On Monday three factories of Ashulia were assaulted and other 50 factories were closed due to the increasing tension. Everything started on Sunday night when the proletariat carried out spontaneous demonstrations demanding wage increasing and the payment of non-payed wages from past months. After that the police attacked them. The protesters defended themselves and then attacked Rapid Action Battalion (RAB)’s vehicles. The RAB is a paramilitary unit which became well-known due to the harsh repression they carried out under the Sheikh Hasina government. The current government is deploying more troops, including a large number of those paramilitaries. These protests are extending to other industrial areas of the country, such as Savar, where dozens of factories have been closed and the government has deployed paramilitary, police officers and even the army.

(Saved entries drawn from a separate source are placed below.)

**src/rtl/i4002_bank.sv**
```systemverilog
// i4002_bank: MCS-4 data-RAM bank of NUM_CHIPS 4002-style chips on one cm_ram line.
// Each chip holds REGS_PER_CHIP registers of CHARS_PER_REG data characters
// plus STATUS_PER_REG status characters, and a 4-bit output port.
// A clear walker zeroes every storage location after reset or on clr_req.
//
// Ports:
//   clk      system clock
//   rst_n    asynchronous active-low reset (forces the clear walk)
//   sync     instruction-cycle sync; the next cycle is A1
//   cm_ram   RAM command line for this bank
//   clr_req  one-cycle pulse restarting the clear walk
//   dbus_in  data bus from the CPU
//   dbus_out read data, driven only during X2 of a read, else 0
//   io_out   output ports, chip k in bits [4k+3:4k]
//   busy     clear walk in progress

package mcs4;
  typedef logic [3:0] char_t;
  typedef enum logic [2:0] {A1, A2, A3, M1, M2, X1, X2, X3} instr_cyc_t;

  localparam char_t OP_WRM = 4'h0;
  localparam char_t OP_WMP = 4'h1;
  localparam char_t OP_SBM = 4'h8;
  localparam char_t OP_RDM = 4'h9;
  localparam char_t OP_ADM = 4'hB;
endpackage

module i4002_bank #(
  parameter int NUM_CHIPS      = 4,
  parameter int CHIP_ID_BASE   = 0,
  parameter int REGS_PER_CHIP  = 4,
  parameter int CHARS_PER_REG  = 16,
  parameter int STATUS_PER_REG = 4
) (
  input  logic                   clk,
  input  logic                   rst_n,
  input  logic                   sync,
  input  logic                   cm_ram,
  input  logic                   clr_req,
  input  mcs4::char_t            dbus_in,
  output mcs4::char_t            dbus_out,
  output logic [4*NUM_CHIPS-1:0] io_out,
  output logic                   busy
);
  import mcs4::*;

  // Data characters occupy the low part of one flat store, status the rest,
  // both chip-major, so the clear walk index is the store address directly.
  localparam int DATA_TOT = NUM_CHIPS*REGS_PER_CHIP*CHARS_PER_REG;
  localparam int TOTAL    = NUM_CHIPS*REGS_PER_CHIP*(CHARS_PER_REG+STATUS_PER_REG);
  localparam int WW       = $clog2(TOTAL+1);
  localparam int IW       = $clog2(TOTAL);
  localparam logic [WW-1:0] LAST = WW'(TOTAL-1);

  typedef enum logic {RUN, CLEAR} state_t;

  instr_cyc_t              cyc_q;
  logic                    src_hit_q, opa_valid_q;
  char_t                   addr_hi_q, addr_lo_q, opa_q, rd_q, rd_d;
  logic [NUM_CHIPS-1:0][3:0] io_q;
  state_t                  state_q, state_d;
  logic [WW-1:0]           walk_q, walk_d;
  logic [3:0]              store_q [TOTAL];

  int            chip_k;
  logic          chip_ok, data_ok, st_ok, running;
  logic          op_rd_data, op_rd_st, op_wr_data, op_wr_st, op_wmp;
  logic          bus_wr, we_data, we_st, we_io;
  logic [IW-1:0] data_idx, st_idx;

  // Phase counter, SRC/command latches and read register keep running in CLEAR.
  always_ff @(posedge clk or negedge rst_n) begin
    if (!rst_n) begin
      cyc_q       <= A1;
      src_hit_q   <= 1'b0;
      addr_hi_q   <= '0;
      addr_lo_q   <= '0;
      opa_valid_q <= 1'b0;
      opa_q       <= '0;
      rd_q        <= '0;
    end else begin
      cyc_q <= sync ? A1 : instr_cyc_t'(cyc_q + 3'd1);
      if (cyc_q == X2) begin
        src_hit_q <= cm_ram;
        if (cm_ram) addr_hi_q <= dbus_in;
      end
      if (cyc_q == X3 && src_hit_q) addr_lo_q <= dbus_in;
      if (cyc_q == M2) begin
        opa_valid_q <= cm_ram;
        if (cm_ram) opa_q <= dbus_in;
      end
      // Loaded only at X1, so it is non-zero for the X2 cycle alone.
      rd_q <= (cyc_q == X1) ? rd_d : '0;
    end
  end

  always_comb begin
    running    = (state_q == RUN);
    chip_k     = int'(addr_hi_q[3:2]) - CHIP_ID_BASE;
    chip_ok    = (chip_k >= 0) && (chip_k < NUM_CHIPS);
    data_ok    = chip_ok && (int'(addr_hi_q[1:0]) < REGS_PER_CHIP)
                 && (int'(addr_lo_q) < CHARS_PER_REG);
    st_ok      = chip_ok && (int'(addr_hi_q[1:0]) < REGS_PER_CHIP)
                 && (int'(opa_q[1:0]) < STATUS_PER_REG);
    data_idx   = IW'((chip_k*REGS_PER_CHIP + int'(addr_hi_q[1:0]))*CHARS_PER_REG
                     + int'(addr_lo_q));
    st_idx     = IW'(DATA_TOT + (chip_k*REGS_PER_CHIP + int'(addr_hi_q[1:0]))*STATUS_PER_REG
                     + int'(opa_q[1:0]));
    op_rd_data = opa_q inside {OP_SBM, OP_RDM, OP_ADM};
    op_rd_st   = (opa_q[3:2] == 2'b11);
    op_wr_data = (opa_q == OP_WRM);
    op_wr_st   = (opa_q[3:2] == 2'b01);
    op_wmp     = (opa_q == OP_WMP);

    rd_d = '0;
    if (opa_valid_q && running) begin
      if (op_rd_data && data_ok)    rd_d = store_q[data_idx];
      else if (op_rd_st && st_ok)   rd_d = store_q[st_idx];
    end

    // A coincident clr_req beats the write.
    bus_wr  = (cyc_q == X2) && opa_valid_q && running && !clr_req;
    we_data = bus_wr && op_wr_data && data_ok;
    we_st   = bus_wr && op_wr_st && st_ok;
    we_io   = bus_wr && op_wmp && chip_ok;
  end

  // Storage has no reset; the clear walk zeroes it one location per clock.
  always_ff @(posedge clk) begin
    if (!running)     store_q[walk_q[IW-1:0]] <= '0;
    else if (we_data) store_q[data_idx]       <= dbus_in;
    else if (we_st)   store_q[st_idx]         <= dbus_in;
  end

  always_ff @(posedge clk or negedge rst_n) begin
    if (!rst_n) begin
      io_q <= '0;
    end else if (clr_req || (!running && walk_q == '0)) begin
      io_q <= '0;
    end else if (we_io) begin
      for (int k = 0; k < NUM_CHIPS; k++)
        if (chip_k == k) io_q[k] <= dbus_in;
    end
  end

  always_comb begin
    state_d = state_q;
    walk_d  = walk_q;
    if (clr_req) begin
      state_d = CLEAR;
      walk_d  = '0;
    end else if (state_q == CLEAR) begin
      if (walk_q == LAST) begin
        state_d = RUN;
        walk_d  = '0;
      end else begin
        walk_d = walk_q + 1'b1;
      end
    end
  end

  always_ff @(posedge clk or negedge rst_n) begin
    if (!rst_n) begin
      state_q <= CLEAR;
      walk_q  <= '0;
    end else begin
      state_q <= state_d;
      walk_q  <= walk_d;
    end
  end

  assign dbus_out = running ? rd_q : '0;
  assign io_out   = io_q;
  assign busy     = !running;
endmodule
```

Union bureaucrats , State officials and high military ranks state that the situation will be under control soon and that now there are much less problems at the factories. However, today itself there are reports of at least other 40 factories closed in the industrial area of Ashulia.

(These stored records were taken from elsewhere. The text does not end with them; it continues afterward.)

### config.mk
export PLATFORM = sky130hd
export DESIGN_NAME = gemm_tile_scheduler
export DESIGN_NICKNAME = d
export VERILOG_FILES = /design/src/rtl/tpu_pkg.sv /design/src/rtl/tile_index_walker.sv /design/src/rtl/gemm_tile_scheduler.sv
export SDC_FILE = /design/constraint.sdc
export NUM_CORES = 1
export LEC_CHECK = 0
export ABC_AREA = 1
export CAP_MARGIN = 25
export CORE_UTILIZATION = 55
export DETAILED_ROUTE_END_ITERATION = 8
export PLACE_DENSITY = 0.86
export SYNTH_ARGS = -nofsm -noshare
export SYNTH_HDL_FRONTEND = slang
export SYNTH_SLANG_ARGS = --single-unit
export TNS_END_PERCENT = 1
### constraint.sdc
create_clock -name clk -period 2.6 [get_ports clk]
set_input_delay 0.39 -clock clk [delete_from_list [all_inputs] [get_ports clk]]
set_output_delay 0.39 -clock clk [all_outputs]
set_load 0.1 [all_outputs]
### src/rtl/tpu_pkg.sv
// Shared types and helpers for the GEMM tile scheduler and control_unit.
package tpu_pkg;

    localparam int TILE       = 16;
    localparam int TILE_SHIFT = 4;
    localparam int CMD_ADDR_W = 10;
    localparam int LEN_W      = 8;
    localparam int DIM_W      = 8;
    localparam int DIM_CW     = DIM_W + 1;

    // Command word consumed by control_unit; len_m occupies bits [7:0].
    typedef struct packed {
        logic [CMD_ADDR_W-1:0] addr_d;
        logic [CMD_ADDR_W-1:0] addr_c;
        logic [CMD_ADDR_W-1:0] addr_b;
        logic [CMD_ADDR_W-1:0] addr_a;
        logic [LEN_W-1:0]      len_n;
        logic [LEN_W-1:0]      len_k;
        logic [LEN_W-1:0]      len_m;
    } command_t;

    typedef enum logic [2:0] {
        ST_IDLE,
        ST_SETUP,
        ST_ISSUE,
        ST_BARRIER,
        ST_DRAIN,
        ST_DONE
    } sched_state_t;

    // Number of 16-element tiles covering a dimension (ceiling divide).
    function automatic logic [DIM_W:0] tile_count(input logic [DIM_W-1:0] dim);
        logic [DIM_W:0] sum;
        sum = {1'b0, dim} + DIM_CW'(TILE - 1);
        return sum >> TILE_SHIFT;
    endfunction

    // Length of tile idx along a dimension: a full tile, or the ragged remainder.
    function automatic logic [LEN_W-1:0] tile_len(input logic [DIM_W-1:0] dim,
                                                  input logic [DIM_W-1:0] idx);
        logic [DIM_W:0] rem;
        rem = {1'b0, dim} - ({1'b0, idx} << TILE_SHIFT);
        if (rem > DIM_CW'(TILE))
            return LEN_W'(TILE);
        return rem[LEN_W-1:0];
    endfunction

endpackage

### src/rtl/tile_index_walker.sv
// Walks the (ki, mi, ni) tile space with ni innermost and ki outermost, keeping
// running word offsets for the A, B and D tile arrays so that no multiplier is needed.
module tile_index_walker #(
    parameter int ADDR_WIDTH = 10,
    parameter int DIM_WIDTH  = 8,
    parameter int TILE       = 16
) (
    input  logic                  clk,
    input  logic                  rst,
    input  logic                  clear,
    input  logic                  step,
    input  logic [DIM_WIDTH:0]    mt,
    input  logic [DIM_WIDTH:0]    kt,
    input  logic [DIM_WIDTH:0]    nt,
    output logic [DIM_WIDTH-1:0]  mi,
    output logic [DIM_WIDTH-1:0]  ki,
    output logic [DIM_WIDTH-1:0]  ni,
    output logic [ADDR_WIDTH-1:0] off_a,
    output logic [ADDR_WIDTH-1:0] off_b,
    output logic [ADDR_WIDTH-1:0] off_d,
    output logic                  pass_end,
    output logic                  last_tile
);

    localparam int                  SHIFT = $clog2(TILE);
    localparam logic [ADDR_WIDTH-1:0] STEP  = ADDR_WIDTH'(TILE);

    // a_col_base = 16*ki, b_row_base = 16*ki*NT: restart points for a new mi row
    logic [ADDR_WIDTH-1:0] a_col_base;
    logic [ADDR_WIDTH-1:0] b_row_base;
    logic [ADDR_WIDTH-1:0] kt_stride;
    logic                  ni_last;
    logic                  mi_last;
    logic                  ki_last;

    assign kt_stride = ADDR_WIDTH'(kt) << SHIFT;
    assign ni_last   = ({1'b0, ni} == nt - 1'b1);
    assign mi_last   = ({1'b0, mi} == mt - 1'b1);
    assign ki_last   = ({1'b0, ki} == kt - 1'b1);
    assign pass_end  = ni_last && mi_last;
    assign last_tile = pass_end && ki_last;

    // Advance indices and offsets by one tile; the final tile wraps everything to zero.
    always_ff @(posedge clk) begin
        if (rst || clear || (step && last_tile)) begin
            mi         <= '0;
            ki         <= '0;
            ni         <= '0;
            off_a      <= '0;
            off_b      <= '0;
            off_d      <= '0;
            a_col_base <= '0;
            b_row_base <= '0;
        end else if (step) begin
            if (!ni_last) begin
                ni    <= ni + 1'b1;
                off_b <= off_b + STEP;
                off_d <= off_d + STEP;
            end else if (!mi_last) begin
                ni    <= '0;
                mi    <= mi + 1'b1;
                off_a <= off_a + kt_stride;
                off_b <= b_row_base;
                off_d <= off_d + STEP;
            end else begin
                ni         <= '0;
                mi         <= '0;
                ki         <= ki + 1'b1;
                a_col_base <= a_col_base + STEP;
                off_a      <= a_col_base + STEP;
                off_b      <= off_b + STEP;
                b_row_base <= off_b + STEP;
                off_d      <= '0;
            end
        end
    end

endmodule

The Bangladeshi students also keep their protests. After Sheikh Hasina fled from the country, the new government included some of the leaders of the students movement in the cabinet, specifically two of them Nahid Islam and Asif Mahmud Sajeeb Bhuiyan, two coordinators of the Student Movement Against Discrimination. However this has not prevented the most combative students sectors from keep their struggle and protests. This Monday the students from different polytechnic sectors blocked important roads in Tejgaon, Dhaka, “triggering immense traffic congestion”. The students blocked the roads and claimed for their six-point demand, among them, to remove the craftsmanship instructors who were appointed in 2021 under the Hasina government, and who had no “technical background”, but were part of the quotas. This has not been changed or removed by the Muhammad Yunus government.

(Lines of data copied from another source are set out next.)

$ cat src/rtl/pc_call_stack.sv
// Program counter with a hardware return-address stack for the Computer16 fetch path.
// One command per cycle: stall > load > call > ret > inc > hold; reset overrides all.
module pc_call_stack #(
  parameter int                 WIDTH        = 16,
  parameter int                 DEPTH        = 8,
  parameter logic [WIDTH-1:0]   STEP         = WIDTH'(1),
  parameter logic [WIDTH-1:0]   RESET_VECTOR = '0
) (
  input  logic                         clock,
  input  logic                         reset,
  input  logic [WIDTH-1:0]             in,
  input  logic                         load,
  input  logic                         inc,
  input  logic                         call,
  input  logic                         ret,
  input  logic                         stall,
  output logic [WIDTH-1:0]             out,
  output logic [$clog2(DEPTH+1)-1:0]   depth,
  output logic                         stack_empty,
  output logic                         stack_full,
  output logic                         overflow,
  output logic                         underflow
);

  localparam int DW = $clog2(DEPTH+1);
  localparam int AW = (DEPTH > 1) ? $clog2(DEPTH) : 1;

  logic [WIDTH-1:0] stack_q [DEPTH];
  logic [WIDTH-1:0] out_q, out_d;
  logic [DW-1:0]    depth_q, depth_d;
  logic             ovf_q, ovf_d;
  logic             unf_q, unf_d;

  logic             full, empty;
  logic             push_en;
  logic [AW-1:0]    push_idx, pop_idx;
  logic [WIDTH-1:0] ret_addr;

  assign full     = (depth_q == DW'(DEPTH));
  assign empty    = (depth_q == '0);
  assign push_idx = AW'(depth_q);
  assign pop_idx  = AW'(depth_q - DW'(1));
  assign ret_addr = out_q + STEP;

  always_comb begin
    out_d   = out_q;
    depth_d = depth_q;
    ovf_d   = ovf_q;
    unf_d   = unf_q;
    push_en = 1'b0;
    if (!stall) begin
      if (load) begin
        out_d = in;
      end else if (call) begin
        // The jump happens even when the push must be dropped.
        out_d = in;
        if (full) begin
          ovf_d = 1'b1;
        end else begin
          push_en = 1'b1;
          depth_d = depth_q + DW'(1);
        end
      end else if (ret) begin
        if (empty) begin
          unf_d = 1'b1;
        end else begin
          out_d   = stack_q[pop_idx];
          depth_d = depth_q - DW'(1);
        end
      end else if (inc) begin
        out_d = out_q + STEP;
      end
    end
  end

  always_ff @(posedge clock) begin
    if (reset) begin
      out_q   <= RESET_VECTOR;
      depth_q <= '0;
      ovf_q   <= 1'b0;
      unf_q   <= 1'b0;
    end else begin
      out_q   <= out_d;
      depth_q <= depth_d;
      ovf_q   <= ovf_d;
      unf_q   <= unf_d;
      if (push_en) begin
        stack_q[push_idx] <= ret_addr;
      end
    end
  end

  assign out         = out_q;
  assign depth       = depth_q;
  assign stack_empty = empty;
  assign stack_full  = full;
  assign overflow    = ovf_q;
  assign underflow   = unf_q;

endmodule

Meanwhile the Bangladeshi government shows which interests it serves: according to local media, the Commander Major Jalis Mahmud Khan, in charge of the RAB highlighted this week “the importance of the garment industry to Bangladesh’s economy” and vowing “to take all necessary steps
to keep the sector running smoothly”. Moreover, recently it has been reported that the new government lead by Muhammad Yunus will have “economy talks” with United States (US). The US State Department has expressed its intention to “cooperate” with the interim government of Bangladesh.